**Action item**
Your answer should consist of every line in the records that holds "position".

**Extracted records**
= = = =

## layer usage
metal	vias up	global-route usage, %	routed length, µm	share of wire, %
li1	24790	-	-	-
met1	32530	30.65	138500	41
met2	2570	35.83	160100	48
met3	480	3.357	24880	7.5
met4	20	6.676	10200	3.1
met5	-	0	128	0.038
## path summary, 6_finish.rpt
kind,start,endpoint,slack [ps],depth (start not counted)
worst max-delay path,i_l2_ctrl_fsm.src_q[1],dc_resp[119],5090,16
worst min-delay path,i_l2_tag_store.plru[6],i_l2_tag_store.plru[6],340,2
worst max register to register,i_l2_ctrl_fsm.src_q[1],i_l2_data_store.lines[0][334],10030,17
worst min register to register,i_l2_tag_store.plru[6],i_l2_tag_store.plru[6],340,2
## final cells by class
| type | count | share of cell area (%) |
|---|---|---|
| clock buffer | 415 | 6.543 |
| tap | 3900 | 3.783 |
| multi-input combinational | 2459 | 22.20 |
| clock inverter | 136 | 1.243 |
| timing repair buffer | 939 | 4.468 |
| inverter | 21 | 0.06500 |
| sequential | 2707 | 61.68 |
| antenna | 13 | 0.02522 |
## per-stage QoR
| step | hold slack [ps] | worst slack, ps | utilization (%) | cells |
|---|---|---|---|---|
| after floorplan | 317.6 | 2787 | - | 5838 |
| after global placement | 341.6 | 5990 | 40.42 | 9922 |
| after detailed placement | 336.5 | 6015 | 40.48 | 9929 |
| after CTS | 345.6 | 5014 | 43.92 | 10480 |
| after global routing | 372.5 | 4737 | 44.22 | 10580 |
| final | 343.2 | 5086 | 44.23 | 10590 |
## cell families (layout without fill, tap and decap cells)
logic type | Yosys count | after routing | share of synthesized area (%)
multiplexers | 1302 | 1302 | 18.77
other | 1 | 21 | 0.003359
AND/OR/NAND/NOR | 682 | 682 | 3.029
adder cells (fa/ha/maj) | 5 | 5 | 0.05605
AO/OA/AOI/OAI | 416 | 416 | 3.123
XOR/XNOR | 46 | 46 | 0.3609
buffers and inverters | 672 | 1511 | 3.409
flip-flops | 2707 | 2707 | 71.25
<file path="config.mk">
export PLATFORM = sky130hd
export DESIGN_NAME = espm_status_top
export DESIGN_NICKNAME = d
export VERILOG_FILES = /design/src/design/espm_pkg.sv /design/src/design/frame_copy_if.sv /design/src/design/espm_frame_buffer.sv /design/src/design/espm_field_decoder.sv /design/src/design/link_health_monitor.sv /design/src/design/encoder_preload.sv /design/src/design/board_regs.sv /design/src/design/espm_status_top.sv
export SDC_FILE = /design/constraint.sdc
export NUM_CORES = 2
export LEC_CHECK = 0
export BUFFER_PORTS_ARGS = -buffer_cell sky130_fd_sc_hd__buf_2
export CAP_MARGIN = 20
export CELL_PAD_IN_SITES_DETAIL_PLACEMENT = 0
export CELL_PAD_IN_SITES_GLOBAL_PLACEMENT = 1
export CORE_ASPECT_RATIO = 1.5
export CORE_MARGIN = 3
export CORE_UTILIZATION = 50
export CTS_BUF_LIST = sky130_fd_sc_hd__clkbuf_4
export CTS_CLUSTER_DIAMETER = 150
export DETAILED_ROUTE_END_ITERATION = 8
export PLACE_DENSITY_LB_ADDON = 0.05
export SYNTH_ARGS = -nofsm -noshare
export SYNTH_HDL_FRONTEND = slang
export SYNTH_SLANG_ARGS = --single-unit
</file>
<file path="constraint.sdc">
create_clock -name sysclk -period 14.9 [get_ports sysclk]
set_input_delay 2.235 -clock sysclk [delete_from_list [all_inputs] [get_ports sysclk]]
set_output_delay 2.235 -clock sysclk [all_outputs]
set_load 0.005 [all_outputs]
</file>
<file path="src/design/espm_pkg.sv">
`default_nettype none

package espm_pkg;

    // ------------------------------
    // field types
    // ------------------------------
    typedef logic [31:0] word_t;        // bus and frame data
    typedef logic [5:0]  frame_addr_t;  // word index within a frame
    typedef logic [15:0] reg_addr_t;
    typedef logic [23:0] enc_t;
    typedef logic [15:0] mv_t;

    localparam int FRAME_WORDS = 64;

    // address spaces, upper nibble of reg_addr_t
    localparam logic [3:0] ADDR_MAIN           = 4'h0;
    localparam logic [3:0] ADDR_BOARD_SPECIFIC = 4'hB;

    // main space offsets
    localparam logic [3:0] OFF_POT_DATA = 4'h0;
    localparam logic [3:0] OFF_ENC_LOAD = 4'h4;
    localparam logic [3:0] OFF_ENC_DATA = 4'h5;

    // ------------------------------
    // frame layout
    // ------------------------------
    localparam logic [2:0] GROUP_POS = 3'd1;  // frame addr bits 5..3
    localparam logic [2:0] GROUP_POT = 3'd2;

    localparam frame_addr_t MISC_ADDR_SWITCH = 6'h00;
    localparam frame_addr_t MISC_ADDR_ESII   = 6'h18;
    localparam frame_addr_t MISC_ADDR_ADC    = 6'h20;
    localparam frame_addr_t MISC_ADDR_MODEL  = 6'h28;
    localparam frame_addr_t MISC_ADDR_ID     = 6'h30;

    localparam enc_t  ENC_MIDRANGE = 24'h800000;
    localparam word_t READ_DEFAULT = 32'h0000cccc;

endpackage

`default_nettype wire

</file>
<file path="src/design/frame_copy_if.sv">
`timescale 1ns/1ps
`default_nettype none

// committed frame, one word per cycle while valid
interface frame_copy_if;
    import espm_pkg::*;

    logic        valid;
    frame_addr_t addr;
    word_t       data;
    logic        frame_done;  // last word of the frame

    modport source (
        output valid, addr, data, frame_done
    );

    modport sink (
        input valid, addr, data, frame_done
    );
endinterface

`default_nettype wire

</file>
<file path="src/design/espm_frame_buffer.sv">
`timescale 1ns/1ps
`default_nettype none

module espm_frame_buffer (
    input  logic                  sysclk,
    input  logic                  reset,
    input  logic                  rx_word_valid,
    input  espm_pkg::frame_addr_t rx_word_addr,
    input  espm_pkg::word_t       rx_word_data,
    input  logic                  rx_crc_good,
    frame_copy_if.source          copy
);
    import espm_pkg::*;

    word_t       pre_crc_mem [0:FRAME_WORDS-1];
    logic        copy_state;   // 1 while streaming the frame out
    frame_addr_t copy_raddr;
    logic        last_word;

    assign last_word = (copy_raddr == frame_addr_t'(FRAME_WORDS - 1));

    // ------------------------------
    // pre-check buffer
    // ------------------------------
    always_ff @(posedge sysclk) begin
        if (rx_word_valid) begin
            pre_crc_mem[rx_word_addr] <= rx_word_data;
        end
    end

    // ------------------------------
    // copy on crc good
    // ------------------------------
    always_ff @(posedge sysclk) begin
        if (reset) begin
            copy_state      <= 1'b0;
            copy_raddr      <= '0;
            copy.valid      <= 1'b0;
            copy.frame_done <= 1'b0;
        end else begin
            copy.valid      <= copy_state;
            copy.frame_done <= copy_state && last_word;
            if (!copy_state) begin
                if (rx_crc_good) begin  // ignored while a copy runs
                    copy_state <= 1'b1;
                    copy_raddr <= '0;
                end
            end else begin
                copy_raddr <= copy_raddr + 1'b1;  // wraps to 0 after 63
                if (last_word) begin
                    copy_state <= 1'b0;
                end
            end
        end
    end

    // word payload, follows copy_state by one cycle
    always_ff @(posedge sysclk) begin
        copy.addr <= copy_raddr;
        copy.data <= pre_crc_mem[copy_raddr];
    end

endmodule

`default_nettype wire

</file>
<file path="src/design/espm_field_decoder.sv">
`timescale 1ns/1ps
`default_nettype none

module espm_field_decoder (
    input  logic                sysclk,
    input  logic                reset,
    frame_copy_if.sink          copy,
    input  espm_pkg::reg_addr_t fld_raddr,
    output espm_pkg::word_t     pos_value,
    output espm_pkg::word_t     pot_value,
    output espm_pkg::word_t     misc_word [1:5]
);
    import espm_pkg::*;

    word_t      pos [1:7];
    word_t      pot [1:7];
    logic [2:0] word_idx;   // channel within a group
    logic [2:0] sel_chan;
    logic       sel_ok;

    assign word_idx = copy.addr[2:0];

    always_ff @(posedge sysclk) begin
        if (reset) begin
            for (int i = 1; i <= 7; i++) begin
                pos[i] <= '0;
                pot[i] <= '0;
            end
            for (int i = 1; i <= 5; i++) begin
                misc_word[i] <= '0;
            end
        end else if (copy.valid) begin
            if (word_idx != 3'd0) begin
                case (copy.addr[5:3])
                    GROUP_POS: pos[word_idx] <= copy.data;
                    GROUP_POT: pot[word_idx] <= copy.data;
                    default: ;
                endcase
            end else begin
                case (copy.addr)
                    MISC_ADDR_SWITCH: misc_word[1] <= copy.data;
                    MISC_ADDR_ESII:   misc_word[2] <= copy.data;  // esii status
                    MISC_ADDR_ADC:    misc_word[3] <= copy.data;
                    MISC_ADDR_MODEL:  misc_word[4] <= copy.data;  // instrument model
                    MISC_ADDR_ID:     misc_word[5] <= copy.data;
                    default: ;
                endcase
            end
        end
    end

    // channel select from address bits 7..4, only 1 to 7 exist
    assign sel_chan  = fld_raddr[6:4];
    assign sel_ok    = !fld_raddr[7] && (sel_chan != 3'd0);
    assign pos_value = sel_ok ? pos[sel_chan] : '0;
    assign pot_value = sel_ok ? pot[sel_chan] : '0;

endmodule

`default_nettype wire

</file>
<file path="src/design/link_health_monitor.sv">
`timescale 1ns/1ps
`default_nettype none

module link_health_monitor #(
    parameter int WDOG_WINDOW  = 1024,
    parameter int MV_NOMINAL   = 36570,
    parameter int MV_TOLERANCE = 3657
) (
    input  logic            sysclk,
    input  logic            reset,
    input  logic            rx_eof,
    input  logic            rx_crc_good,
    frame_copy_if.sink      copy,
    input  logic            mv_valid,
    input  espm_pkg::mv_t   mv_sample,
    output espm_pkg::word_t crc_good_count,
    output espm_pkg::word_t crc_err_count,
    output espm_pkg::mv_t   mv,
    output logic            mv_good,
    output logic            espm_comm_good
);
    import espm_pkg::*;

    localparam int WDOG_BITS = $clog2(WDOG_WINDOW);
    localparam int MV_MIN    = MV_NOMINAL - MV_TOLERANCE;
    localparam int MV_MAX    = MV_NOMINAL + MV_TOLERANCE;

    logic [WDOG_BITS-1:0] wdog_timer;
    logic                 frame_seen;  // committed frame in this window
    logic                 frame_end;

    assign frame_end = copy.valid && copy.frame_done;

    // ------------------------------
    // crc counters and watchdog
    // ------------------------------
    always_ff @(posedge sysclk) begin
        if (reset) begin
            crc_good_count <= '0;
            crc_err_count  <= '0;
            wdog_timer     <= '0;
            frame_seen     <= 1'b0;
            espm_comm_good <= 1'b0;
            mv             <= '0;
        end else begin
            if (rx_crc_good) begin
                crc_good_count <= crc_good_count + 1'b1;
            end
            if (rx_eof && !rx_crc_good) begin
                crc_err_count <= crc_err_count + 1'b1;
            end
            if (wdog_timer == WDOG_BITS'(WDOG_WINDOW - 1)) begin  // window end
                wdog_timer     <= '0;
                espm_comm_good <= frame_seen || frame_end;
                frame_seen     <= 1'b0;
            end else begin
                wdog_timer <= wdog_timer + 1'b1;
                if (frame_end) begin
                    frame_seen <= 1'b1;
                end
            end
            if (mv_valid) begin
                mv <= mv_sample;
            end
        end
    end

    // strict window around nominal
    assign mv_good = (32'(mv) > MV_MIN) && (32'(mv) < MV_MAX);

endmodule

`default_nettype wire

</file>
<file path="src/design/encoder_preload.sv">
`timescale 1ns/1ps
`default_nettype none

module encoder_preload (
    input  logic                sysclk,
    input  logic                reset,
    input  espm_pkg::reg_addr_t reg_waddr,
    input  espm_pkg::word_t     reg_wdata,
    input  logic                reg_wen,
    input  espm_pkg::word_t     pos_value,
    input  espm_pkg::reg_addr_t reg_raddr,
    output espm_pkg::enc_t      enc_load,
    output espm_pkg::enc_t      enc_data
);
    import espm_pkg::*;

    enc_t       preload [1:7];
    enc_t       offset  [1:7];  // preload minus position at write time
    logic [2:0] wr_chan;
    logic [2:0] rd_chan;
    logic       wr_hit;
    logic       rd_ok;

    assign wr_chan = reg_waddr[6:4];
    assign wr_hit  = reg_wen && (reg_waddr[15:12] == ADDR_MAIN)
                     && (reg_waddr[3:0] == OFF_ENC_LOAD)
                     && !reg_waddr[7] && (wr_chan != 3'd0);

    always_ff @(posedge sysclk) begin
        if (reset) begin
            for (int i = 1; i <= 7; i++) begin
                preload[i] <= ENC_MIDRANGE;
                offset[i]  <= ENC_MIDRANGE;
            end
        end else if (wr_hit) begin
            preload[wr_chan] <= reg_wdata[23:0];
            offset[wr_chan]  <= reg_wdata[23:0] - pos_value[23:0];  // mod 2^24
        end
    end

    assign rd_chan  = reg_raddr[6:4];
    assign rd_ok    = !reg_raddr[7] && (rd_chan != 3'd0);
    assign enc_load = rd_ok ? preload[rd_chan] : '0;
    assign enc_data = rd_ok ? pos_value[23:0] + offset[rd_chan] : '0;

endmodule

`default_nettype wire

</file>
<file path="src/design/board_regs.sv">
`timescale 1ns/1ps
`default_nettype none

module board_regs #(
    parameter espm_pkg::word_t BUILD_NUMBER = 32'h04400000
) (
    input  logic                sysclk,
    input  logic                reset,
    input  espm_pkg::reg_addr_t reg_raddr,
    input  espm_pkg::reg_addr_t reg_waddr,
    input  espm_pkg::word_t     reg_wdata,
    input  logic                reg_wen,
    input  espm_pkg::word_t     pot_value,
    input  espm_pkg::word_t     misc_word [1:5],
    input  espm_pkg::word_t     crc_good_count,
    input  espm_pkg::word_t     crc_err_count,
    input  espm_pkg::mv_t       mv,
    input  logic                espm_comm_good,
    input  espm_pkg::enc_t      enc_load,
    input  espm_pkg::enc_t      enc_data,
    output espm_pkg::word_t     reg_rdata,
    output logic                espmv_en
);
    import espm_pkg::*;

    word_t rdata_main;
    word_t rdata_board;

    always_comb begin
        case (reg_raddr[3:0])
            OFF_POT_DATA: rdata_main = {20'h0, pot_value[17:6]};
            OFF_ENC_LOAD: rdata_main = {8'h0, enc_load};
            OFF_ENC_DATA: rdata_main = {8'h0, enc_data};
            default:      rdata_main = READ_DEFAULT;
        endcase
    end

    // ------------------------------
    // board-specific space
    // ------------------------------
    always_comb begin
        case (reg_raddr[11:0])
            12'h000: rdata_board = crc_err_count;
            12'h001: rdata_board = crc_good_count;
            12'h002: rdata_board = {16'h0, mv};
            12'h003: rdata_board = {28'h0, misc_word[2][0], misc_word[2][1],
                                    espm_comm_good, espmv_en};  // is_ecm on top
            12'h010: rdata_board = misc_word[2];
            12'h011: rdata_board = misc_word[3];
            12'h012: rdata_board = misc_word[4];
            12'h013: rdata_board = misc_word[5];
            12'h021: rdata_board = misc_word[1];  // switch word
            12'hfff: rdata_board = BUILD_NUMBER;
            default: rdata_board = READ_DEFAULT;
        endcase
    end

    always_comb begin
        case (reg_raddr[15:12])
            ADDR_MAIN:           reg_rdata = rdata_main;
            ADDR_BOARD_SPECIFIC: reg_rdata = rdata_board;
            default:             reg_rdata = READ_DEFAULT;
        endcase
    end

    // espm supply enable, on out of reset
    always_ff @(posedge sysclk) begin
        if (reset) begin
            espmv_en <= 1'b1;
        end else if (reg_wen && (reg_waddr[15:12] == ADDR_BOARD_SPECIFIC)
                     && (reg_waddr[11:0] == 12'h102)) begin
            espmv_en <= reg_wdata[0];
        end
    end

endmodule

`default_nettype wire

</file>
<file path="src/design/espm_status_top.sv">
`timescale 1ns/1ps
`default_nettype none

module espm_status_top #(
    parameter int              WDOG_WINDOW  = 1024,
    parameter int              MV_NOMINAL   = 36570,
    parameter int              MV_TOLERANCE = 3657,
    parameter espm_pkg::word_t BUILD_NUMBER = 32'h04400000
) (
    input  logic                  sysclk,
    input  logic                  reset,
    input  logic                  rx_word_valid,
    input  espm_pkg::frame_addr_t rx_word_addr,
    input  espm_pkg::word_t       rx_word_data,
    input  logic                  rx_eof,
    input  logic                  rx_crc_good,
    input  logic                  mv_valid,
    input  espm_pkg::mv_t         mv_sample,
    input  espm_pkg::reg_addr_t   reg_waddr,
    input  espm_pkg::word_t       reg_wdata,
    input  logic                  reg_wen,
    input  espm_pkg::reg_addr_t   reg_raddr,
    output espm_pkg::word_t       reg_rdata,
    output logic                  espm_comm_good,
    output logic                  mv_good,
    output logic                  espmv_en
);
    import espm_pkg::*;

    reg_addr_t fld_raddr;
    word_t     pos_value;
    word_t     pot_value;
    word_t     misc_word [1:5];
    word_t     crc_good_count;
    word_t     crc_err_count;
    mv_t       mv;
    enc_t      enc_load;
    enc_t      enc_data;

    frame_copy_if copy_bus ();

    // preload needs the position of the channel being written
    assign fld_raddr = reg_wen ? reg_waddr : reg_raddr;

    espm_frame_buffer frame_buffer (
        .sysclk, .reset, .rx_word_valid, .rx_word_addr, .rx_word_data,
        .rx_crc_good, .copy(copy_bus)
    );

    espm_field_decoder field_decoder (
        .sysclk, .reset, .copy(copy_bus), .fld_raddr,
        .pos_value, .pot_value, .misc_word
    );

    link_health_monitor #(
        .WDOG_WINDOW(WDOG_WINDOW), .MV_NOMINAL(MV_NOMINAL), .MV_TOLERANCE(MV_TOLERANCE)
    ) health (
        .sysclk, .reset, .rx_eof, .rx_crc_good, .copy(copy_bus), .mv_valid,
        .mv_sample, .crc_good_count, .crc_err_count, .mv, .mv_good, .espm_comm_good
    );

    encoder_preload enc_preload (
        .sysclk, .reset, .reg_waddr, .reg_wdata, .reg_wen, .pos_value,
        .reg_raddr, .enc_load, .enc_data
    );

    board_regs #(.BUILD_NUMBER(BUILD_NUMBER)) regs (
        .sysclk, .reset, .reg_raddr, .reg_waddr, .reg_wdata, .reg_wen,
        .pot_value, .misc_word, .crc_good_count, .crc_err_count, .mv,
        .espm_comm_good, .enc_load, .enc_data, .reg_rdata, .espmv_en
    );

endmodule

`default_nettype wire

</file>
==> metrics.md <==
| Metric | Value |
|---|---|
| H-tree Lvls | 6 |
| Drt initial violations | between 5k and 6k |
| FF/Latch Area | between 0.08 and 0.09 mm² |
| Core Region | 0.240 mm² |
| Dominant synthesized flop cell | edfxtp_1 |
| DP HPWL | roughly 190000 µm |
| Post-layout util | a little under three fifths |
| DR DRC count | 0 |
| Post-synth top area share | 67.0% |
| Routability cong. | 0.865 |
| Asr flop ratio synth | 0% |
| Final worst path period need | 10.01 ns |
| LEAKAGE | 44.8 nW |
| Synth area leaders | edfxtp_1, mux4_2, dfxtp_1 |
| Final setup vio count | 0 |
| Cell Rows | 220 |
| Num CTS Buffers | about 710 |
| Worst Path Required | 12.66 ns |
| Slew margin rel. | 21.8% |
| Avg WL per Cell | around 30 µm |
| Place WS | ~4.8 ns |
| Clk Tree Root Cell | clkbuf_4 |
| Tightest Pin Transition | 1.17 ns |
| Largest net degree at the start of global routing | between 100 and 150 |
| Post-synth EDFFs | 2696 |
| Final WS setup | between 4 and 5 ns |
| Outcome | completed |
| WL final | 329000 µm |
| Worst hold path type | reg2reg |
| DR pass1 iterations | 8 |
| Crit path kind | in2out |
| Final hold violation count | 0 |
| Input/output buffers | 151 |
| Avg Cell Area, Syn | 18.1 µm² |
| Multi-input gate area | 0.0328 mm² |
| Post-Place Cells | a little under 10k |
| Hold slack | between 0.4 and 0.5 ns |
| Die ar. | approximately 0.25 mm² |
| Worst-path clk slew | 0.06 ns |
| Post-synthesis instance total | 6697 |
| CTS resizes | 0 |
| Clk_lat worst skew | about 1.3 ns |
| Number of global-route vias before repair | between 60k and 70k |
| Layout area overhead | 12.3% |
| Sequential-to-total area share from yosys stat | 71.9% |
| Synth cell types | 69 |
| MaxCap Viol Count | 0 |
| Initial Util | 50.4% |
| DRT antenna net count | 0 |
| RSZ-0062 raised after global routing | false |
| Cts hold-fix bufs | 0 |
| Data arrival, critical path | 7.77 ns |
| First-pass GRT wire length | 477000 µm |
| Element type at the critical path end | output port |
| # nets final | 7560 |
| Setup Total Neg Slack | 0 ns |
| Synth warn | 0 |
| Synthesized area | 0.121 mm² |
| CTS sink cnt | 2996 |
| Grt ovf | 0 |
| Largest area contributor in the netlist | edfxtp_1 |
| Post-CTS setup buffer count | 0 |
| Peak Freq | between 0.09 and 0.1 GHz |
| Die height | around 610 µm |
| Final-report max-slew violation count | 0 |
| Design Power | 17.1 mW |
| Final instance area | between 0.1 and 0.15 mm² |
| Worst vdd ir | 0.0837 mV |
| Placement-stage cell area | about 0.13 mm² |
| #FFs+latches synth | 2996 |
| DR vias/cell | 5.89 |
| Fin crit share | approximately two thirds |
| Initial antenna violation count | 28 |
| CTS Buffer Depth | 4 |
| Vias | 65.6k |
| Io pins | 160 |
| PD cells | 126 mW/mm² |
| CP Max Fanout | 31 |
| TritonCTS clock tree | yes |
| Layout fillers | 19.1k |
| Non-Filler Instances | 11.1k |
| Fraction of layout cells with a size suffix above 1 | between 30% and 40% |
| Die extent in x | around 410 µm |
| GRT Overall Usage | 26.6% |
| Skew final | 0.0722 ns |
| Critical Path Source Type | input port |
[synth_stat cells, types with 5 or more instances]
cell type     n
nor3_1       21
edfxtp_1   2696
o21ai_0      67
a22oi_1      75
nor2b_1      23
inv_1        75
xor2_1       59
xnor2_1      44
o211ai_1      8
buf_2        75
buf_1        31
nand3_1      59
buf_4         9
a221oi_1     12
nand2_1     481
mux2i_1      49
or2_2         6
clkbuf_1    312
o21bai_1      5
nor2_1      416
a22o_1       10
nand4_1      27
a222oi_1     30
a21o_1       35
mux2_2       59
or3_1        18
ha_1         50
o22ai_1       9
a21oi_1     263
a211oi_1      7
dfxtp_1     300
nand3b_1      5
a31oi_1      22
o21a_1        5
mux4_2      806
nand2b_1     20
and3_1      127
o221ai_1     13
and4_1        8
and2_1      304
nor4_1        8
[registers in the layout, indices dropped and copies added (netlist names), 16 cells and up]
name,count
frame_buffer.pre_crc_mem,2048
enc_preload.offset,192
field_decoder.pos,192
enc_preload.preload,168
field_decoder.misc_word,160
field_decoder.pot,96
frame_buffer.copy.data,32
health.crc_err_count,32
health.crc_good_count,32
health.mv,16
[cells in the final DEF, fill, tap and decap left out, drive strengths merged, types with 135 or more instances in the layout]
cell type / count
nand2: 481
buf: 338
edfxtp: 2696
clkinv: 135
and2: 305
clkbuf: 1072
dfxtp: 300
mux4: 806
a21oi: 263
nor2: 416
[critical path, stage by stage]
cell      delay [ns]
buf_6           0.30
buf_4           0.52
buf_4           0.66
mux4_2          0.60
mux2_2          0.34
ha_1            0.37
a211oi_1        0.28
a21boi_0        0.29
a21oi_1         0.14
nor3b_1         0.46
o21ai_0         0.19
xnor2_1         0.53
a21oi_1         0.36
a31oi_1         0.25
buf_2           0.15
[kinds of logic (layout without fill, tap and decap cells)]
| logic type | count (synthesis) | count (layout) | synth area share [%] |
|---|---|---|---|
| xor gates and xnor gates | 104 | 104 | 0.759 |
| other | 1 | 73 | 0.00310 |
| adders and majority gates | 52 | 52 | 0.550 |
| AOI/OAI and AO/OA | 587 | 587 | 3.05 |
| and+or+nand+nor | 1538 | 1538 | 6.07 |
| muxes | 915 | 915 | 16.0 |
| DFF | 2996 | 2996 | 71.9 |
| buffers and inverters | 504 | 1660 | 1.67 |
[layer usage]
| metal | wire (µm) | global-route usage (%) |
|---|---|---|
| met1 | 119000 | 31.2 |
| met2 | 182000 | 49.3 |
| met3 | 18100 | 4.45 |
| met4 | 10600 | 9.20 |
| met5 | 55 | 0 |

= = = =

**Answer for this exercise**
    enc_t       offset  [1:7];  // preload minus position at write time
    // preload needs the position of the channel being written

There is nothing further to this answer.